Sony’s admission that its PlayStation Network and Qriocity on-demand TV service have been compromised by a lone computer hacker is “a significant short-term blow” for the company, Michael French, editor-in-chief of games trade magazine MCV tells me. It is believed to be one of the biggest-ever security breaches of the Internet. Qriocity, which launched in the U.S. in April 2010, uses the same log-in details as PlayStation Network, says Informa analyst Andrew Ladbrook. Sony’s on-demand movie service has been rolled out to Canada, France, Germany, Italy, Spain and the UK. “It will affect people’s download purchases in the long-term. This is a big setback for the service,” says Ladbrook. Around 800,000 pieces of content – including Hollywood movies – are downloaded each day via PlayStation. Around 20 million people use PlayStation online in the U.S, either playing games or watching films. Sony has sold 14 million PlayStation 3 consoles in the U.S. It has taken a week for Sony, which is part of Sony Corp, to come clean and admit to its 77 million PlayStation Network users worldwide that the online network has been hacked. Credit card details may have been stolen. Sony learned of the breach on April 19 and immediately shut down the network. Users have been badgering Sony for details for the past week. The Japanese tech giant said that “an illegal and unauthorised person” has obtained people’s names, addresses, email address, passwords and more. Apart from company embarrassment, the upshot is that network users will be urged to change passwords. The big question now is what this lone hacker will do with all the information that has been illegally obtained?

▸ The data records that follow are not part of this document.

Context: an optimization exercise on an open-source flow, tuned for small area. The choices shown serve that exercise and are no tape-out recipe.
Function was checked by simulation only, so behaviour that the tests miss may differ from the original.
Power is estimated from default activity; no workload was simulated.

Setup of run A:
Design lf_biquad, start of the top module:
module lf_biquad (
    input  wire        clk,
    input  wire        rst,
    input  wire        in_valid,
    output wire        in_ready,
    input  wire [31:0] in_x,
    input  wire        in_clear,
    input  wire        in_bypass,
    input  wire [31:0] b0_m,
    input  wire [5:0]  b0_e,
    input  wire [31:0] b1_m,
    input  wire [5:0]  b1_e,
    input  wire [31:0] b2_m,
    input  wire [5:0]  b2_e,
    input  wire [31:0] a1_m,
    input  wire [5:0]  a1_e,
    input  wire [31:0] a2_m,
    input  wire [5:0]  a2_e,
    output reg         out_valid,
    output wire [31:0] out_y,
    output reg         out_sat
);
Size in the first run: roughly 4200 cells after synthesis, ~200 flip-flops, about 260 I/O pins, roughly 35000 µm² of cells after synthesis.
==> flow/config.mk <==
export PLATFORM = sky130hd
export DESIGN_NAME = lf_biquad
export DESIGN_NICKNAME = lf_biquad
export VERILOG_FILES = /design/flow/design.v
export SDC_FILE = /design/flow/constraint.sdc
export NUM_CORES = 4
export LEC_CHECK = 0
export ABC_AREA = 1
export CAP_MARGIN = 20
export CORE_MARGIN = 2
export CORE_UTILIZATION = 40
export CTS_BUF_LIST = sky130_fd_sc_hd__clkbuf_4 sky130_fd_sc_hd__clkbuf_8
export GPL_TIMING_DRIVEN = 0
export SLEW_MARGIN = 20
==> flow/constraint.sdc <==
create_clock -name core_clock -period 27.0 [get_ports {clk}]
set_input_delay 5.4000 -clock core_clock [delete_from_list [all_inputs] [get_ports {clk}]]
set_output_delay 5.4000 -clock core_clock [all_outputs]
set_load 0.01 [all_outputs]
standard.sh (not shown) runs the stock make flow with config.mk's settings and CLKGATE_MAP_FILE= SYNTH_SCRIPT=/design/flow/synth_recipe.tcl, a recipe that flattens the netlist after the stock synthesis.
==> flow/flow/run.sh <==
#!/bin/bash
# Standard layout, with these changes to how it is made:
#  - synthesis runs Yosys's synth with -noabc as well (no early abc -fast before
#    full-adder extraction, so adders keep their polarity);
#  - the final ABC mapping uses flow/abc_area_map.script (amap area-oriented
#    mapping, then gate sizing, no buffering) instead of ORFS's abc_area.script;
#    everything else in synth_recipe.tcl is unchanged, so the registers are the
#    standard ones;
#  - ports are buffered with sky130_fd_sc_hd__buf_1.
set -euo pipefail
W=$(pwd)
ABC="$W/flow/abc_area_map.script"
sed "s#log_cmd abc {\*}\$abc_args#log_cmd abc {*}[lreplace \$abc_args 1 1 $ABC]#" \
    "$FLOW_HOME/scripts/synth.tcl" > my_orfs_synth.tcl
grep -q "abc_area_map.script" my_orfs_synth.tcl
sed "s#synth -nofsm -noshare#synth -nofsm -noshare -noabc#; s#source \$::env(SCRIPTS_DIR)/synth.tcl#source $W/my_orfs_synth.tcl#" \
    synth_recipe.tcl > my_synth.tcl
grep -q "my_orfs_synth.tcl" my_synth.tcl
sed "s#synth_recipe.tcl#my_synth.tcl#g" standard.sh > my_standard.sh
grep -q my_synth.tcl my_standard.sh
export BUFFER_PORTS_ARGS="-buffer_cell sky130_fd_sc_hd__buf_1"
bash my_standard.sh finish > flow_make.log 2>&1
test -f out/final.def
==> flow/flow/abc_area_map.script <==
strash
dch -f
amap -F 40 -A 40
topo
stime -c
upsize -c
dnsize -c
Edits applied to the flow inputs when going from run A to run B:
# run A
export LEC_CHECK = 0
export ABC_AREA = 1
export CAP_MARGIN = 20
export CORE_MARGIN = 2
export CORE_UTILIZATION = 40
export CTS_BUF_LIST = sky130_fd_sc_hd__clkbuf_4 sky130_fd_sc_hd__clkbuf_8
export GPL_TIMING_DRIVEN = 0
export SLEW_MARGIN = 20
create_clock -name core_clock -period 27.0 [get_ports {clk}]
# run B
export LEC_CHECK = 0
export ABC_AREA = 1
export CAP_MARGIN = 0
export CORE_MARGIN = 2
export CORE_UTILIZATION = 55
export CTS_BUF_LIST = sky130_fd_sc_hd__clkbuf_4 sky130_fd_sc_hd__clkbuf_8
export GPL_TIMING_DRIVEN = 0
export SLEW_MARGIN = 0
create_clock -name core_clock -period 27.0 [get_ports {clk}]
- Per the comparison of run B with run A, instance area after placement shrank by about 2.7%, final cell count shrank by 327.
- | run B | all stages done | FAIL | max-capacitance violations, max-slew violations |
- Run B vs run A — combinational cell fraction of total power dropped 0.5 points.
- Final period utilization: run B vs run A up 0.38 points
- Run B: met2 wire length is 6.1% lower than what run A reported.
- Between run A and run B, the flow reports wire length on met1 decreasing slightly.
- Changes observed in run B relative to run A: transition time at the pin with the least slew margin went up; global-route track usage on met1 rose 19 points; static leakage power -0.24 nW.
- The lower core utilization came out of run A.
Input-level comparison between run C and run B:
# run B
export LEC_CHECK = 0
export ABC_AREA = 1
export CAP_MARGIN = 0
export CORE_MARGIN = 2
export CORE_UTILIZATION = 55
export CTS_BUF_LIST = sky130_fd_sc_hd__clkbuf_4 sky130_fd_sc_hd__clkbuf_8
export GPL_TIMING_DRIVEN = 0
export SLEW_MARGIN = 0
create_clock -name core_clock -period 27.0 [get_ports {clk}]
# run C
export LEC_CHECK = 0
export ABC_AREA = 1
export CAP_MARGIN = 0
export CORE_MARGIN = 2
export CORE_UTILIZATION = 40
export CTS_BUF_LIST = sky130_fd_sc_hd__clkbuf_4 sky130_fd_sc_hd__clkbuf_8
export SLEW_MARGIN = 0
create_clock -name core_clock -period 27.0 [get_ports {clk}]
### Flow results
- Run C against run B: x dimension of the die shows an increase of 17%, number of global-route vias before repair moved down, share of cells above drive strength 1 up 0.62 points.
- Re count of clock-buffer cells in the layout: run C is 3 up on run B.
- In summary, run C completed successfully, with a layout that passed the timing, design-rule and antenna checks.
- Run C vs run B, worst max-slew margin expressed relative to the limit went up by 25 points.


## oak
lf_biquad again, from the RTL that the note above started with.
clock: 27.0 ns
lec_check: 0
abc_area: 1
cap_margin: 0
core_margin: 2
core_utilization: 40
cts_buf_list: sky130_fd_sc_hd__clkbuf_4 sky130_fd_sc_hd__clkbuf_8
slew_margin: 0
==> flow/flow/run.sh <==
#!/bin/bash
# Standard layout, with these changes to how it is made:
#  - synthesis runs Yosys's synth with -noabc as well (no early abc -fast before
#    full-adder extraction, so adders keep their polarity);
#  - the final ABC mapping uses flow/abc_area_map.script (amap area-oriented
#    mapping only, no buffering or sizing) instead of ORFS's abc_area.script;
#    everything else in synth_recipe.tcl is unchanged, so the registers are the
#    standard ones;
#  - ports are buffered with sky130_fd_sc_hd__buf_1.
set -euo pipefail
W=$(pwd)
ABC="$W/flow/abc_area_map.script"
sed "s#log_cmd abc {\*}\$abc_args#log_cmd abc {*}[lreplace \$abc_args 1 1 $ABC]#" \
    "$FLOW_HOME/scripts/synth.tcl" > my_orfs_synth.tcl
grep -q "abc_area_map.script" my_orfs_synth.tcl
sed "s#synth -nofsm -noshare#synth -nofsm -noshare -noabc#; s#source \$::env(SCRIPTS_DIR)/synth.tcl#source $W/my_orfs_synth.tcl#" \
    synth_recipe.tcl > my_synth.tcl
grep -q "my_orfs_synth.tcl" my_synth.tcl
sed "s#synth_recipe.tcl#my_synth.tcl#g" standard.sh > my_standard.sh
grep -q my_synth.tcl my_standard.sh
export BUFFER_PORTS_ARGS="-buffer_cell sky130_fd_sc_hd__buf_1"
bash my_standard.sh finish > flow_make.log 2>&1
test -f out/final.def
==> flow/flow/abc_area_map.script <==
strash
dch -f
amap -F 40 -A 40
topo
stime -c
oak finished all stages; the layout is clean.
The following lists how pine was set up differently from oak:
Settings: CAP_MARGIN: 0 -> 20; CTS_BUF_LIST: sky130_fd_sc_hd__clkbuf_4 sky130_fd_sc_hd__clkbuf_8 -> unset; SLEW_MARGIN: 0 -> 20.
-- flow/flow/run.sh --
<<< oak, line 5
#  - the final ABC mapping uses flow/abc_area_map.script (amap area-oriented
#    mapping only, no buffering or sizing) instead of ORFS's abc_area.script;
>>> pine, line 5
#  - the final ABC mapping uses flow/abc_area_nf.script (&nf area-oriented
#    mapping) instead of ORFS's abc_area.script;
<<< oak, line 12
ABC="$W/flow/abc_area_map.script"
>>> pine, line 12
ABC="$W/flow/abc_area_nf.script"
<<< oak, line 15
grep -q "abc_area_map.script" my_orfs_synth.tcl
>>> pine, line 15
grep -q "abc_area_nf.script" my_orfs_synth.tcl
==> flow/flow/abc_area_nf.script (new file) <==
strash
&get -n
&dch -f
&nf -R 1000
&put
topo
stime -c
buffer -c
upsize -c
dnsize -c
removed: flow/flow/abc_area_map.script
Notes after the runs:
Re flip-flop and latch count: no difference whatsoever between oak and pine. From oak to pine the numbers moved as follows: via count lower, combinational share of power went down by 4.9 points, met2 wire length now smaller, reported combinational group power fell about 27%, minimum clock period after layout lost 2.23 ns. pine against oak; average footprint of a synthesized cell is up by a few percent. When the final numbers for oak and pine were put side by side, the internal power contribution turned out to be greater in oak. Measured against each other, oak and pine differ in global-route usage, the higher figure coming from oak. Re clock network fraction of design power: oak and pine aren't equal, and the higher value belongs to pine.
The inputs of birch differ from those of pine as listed below.
Settings: CTS_BUF_LIST now sky130_fd_sc_hd__clkbuf_4 sky130_fd_sc_hd__clkbuf_8, previously not set; GPL_TIMING_DRIVEN now 0, previously not set; SLEW_MARGIN now 0, was 20; CAP_MARGIN now 0, was 20.
-- flow/flow/run.sh --
<<< pine, line 5
#  - the final ABC mapping uses flow/abc_area_nf.script (&nf area-oriented
#    mapping) instead of ORFS's abc_area.script;
>>> birch, line 5
#  - the final ABC mapping uses flow/abc_area_map.script (amap area-oriented
#    mapping, then gate sizing, no buffering) instead of ORFS's abc_area.script;
<<< pine, line 12
ABC="$W/flow/abc_area_nf.script"
>>> birch, line 12
ABC="$W/flow/abc_area_map.script"
<<< pine, line 15
grep -q "abc_area_nf.script" my_orfs_synth.tcl
>>> birch, line 15
grep -q "abc_area_map.script" my_orfs_synth.tcl
==> flow/flow/abc_area_map.script (new file) <==
strash
dch -f
amap -F 40 -A 40
topo
stime -c
upsize -c
dnsize -c
removed: flow/flow/abc_area_nf.script
==> comparison <==
- The final report for birch shows a completed flow and a layout that fails verification, specifically max-capacitance violations, max-slew violations.
- In the metrics for pine and birch, the one carrying the higher routed length per instance is birch.
- Compared pine against birch; setup skew after layout within noise.
- Die area, pine and birch, lower one = birch.
- pine ended up with fa_1 as its cell type of the slowest stage on the worst timing path; birch ended up with a31oi_4.
- Lower minimum hold slack goes to pine over birch.
- Diff pine -> birch | largest incremental delay on the critical path | increase of 0.25 ns
- Comparing pine against birch, there is no change at all in H-tree depth.
- Taking pine as the reference, in birch count of clock-buffer cells in the layout +about 28%; final standard cell count with taps included and fillers excluded increased by 174 relative to the old numbers; total inserted antenna cells rose 1.

-- port drivers added, routing unchanged --
No port has a modelled driver above. Below, the same layouts with a new extraction and two added sets of constraints. Step 1, drivers: a clkbuf_16 drives clk and a buf_2 each remaining input, both assumed. Step 2 times the ports against the registers' clock, not the clock port: input delays grow and output delays shrink by t, the midpoint of the rising clock arrivals with the driver on. a / b / c = ideal ports / drivers / drivers and shift; a / b = the first two.
| run | t (ns) | setup slack, ns | worst data-port slew with drivers (ns) |
|---|---|---|---|
| run A | 0.655 | 1.466 / 1.492 / 0.837 | 0.05 |
| run B | 0.659 | 1.363 / 1.391 / 0.732 | 0.08 |
| run C | 0.665 | 2.701 / 2.729 / 2.065 | 0.09 |
| oak | 0.674 | 2.870 / 2.899 / 2.225 | 0.08 |
| pine | 0.568 | 5.096 / 5.123 / 4.556 | 0.07 |
| birch | 0.659 | 1.268 / 1.292 / 0.633 | 0.04 |
For oak, which loses most, drivers alone change the setup slack by +0.029 ns; drivers and shift together by -0.645 ns.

I respectfully disagree with one point here. Sony seems to have notified the media of the hack and potential compromise of personal info, but they have NOT notified individual users yet. I have more than one account (big family) and have yet to receive notice on any of the registered emails I have with PSN.
The lack of notification from Sony is standard SOP for such incidents. Recently, my health care provider ‘lost’ 850,000 customers’ detailed information hard disk drives. The provider waited until the press ran the story, and two months later began notifying those affected. Moreover, the detail of what was ‘lost’ has never been outlined by the company. It is quite obvious that these things are handled by their legal people to keep arms length from any liability.
So, the really big issue is why companies can collect key personal data…lose it…and have little or no responsibility or liability for this…when those impacted are innocent consumers who had nothing to do with causing the problem.
Some kind of rules/legislation must be created to protect and assist consumers…, but, I wouldn’t hold my breath for such action.
I agree. This kind of blatant disregard for the security of its customers is just ridiculous.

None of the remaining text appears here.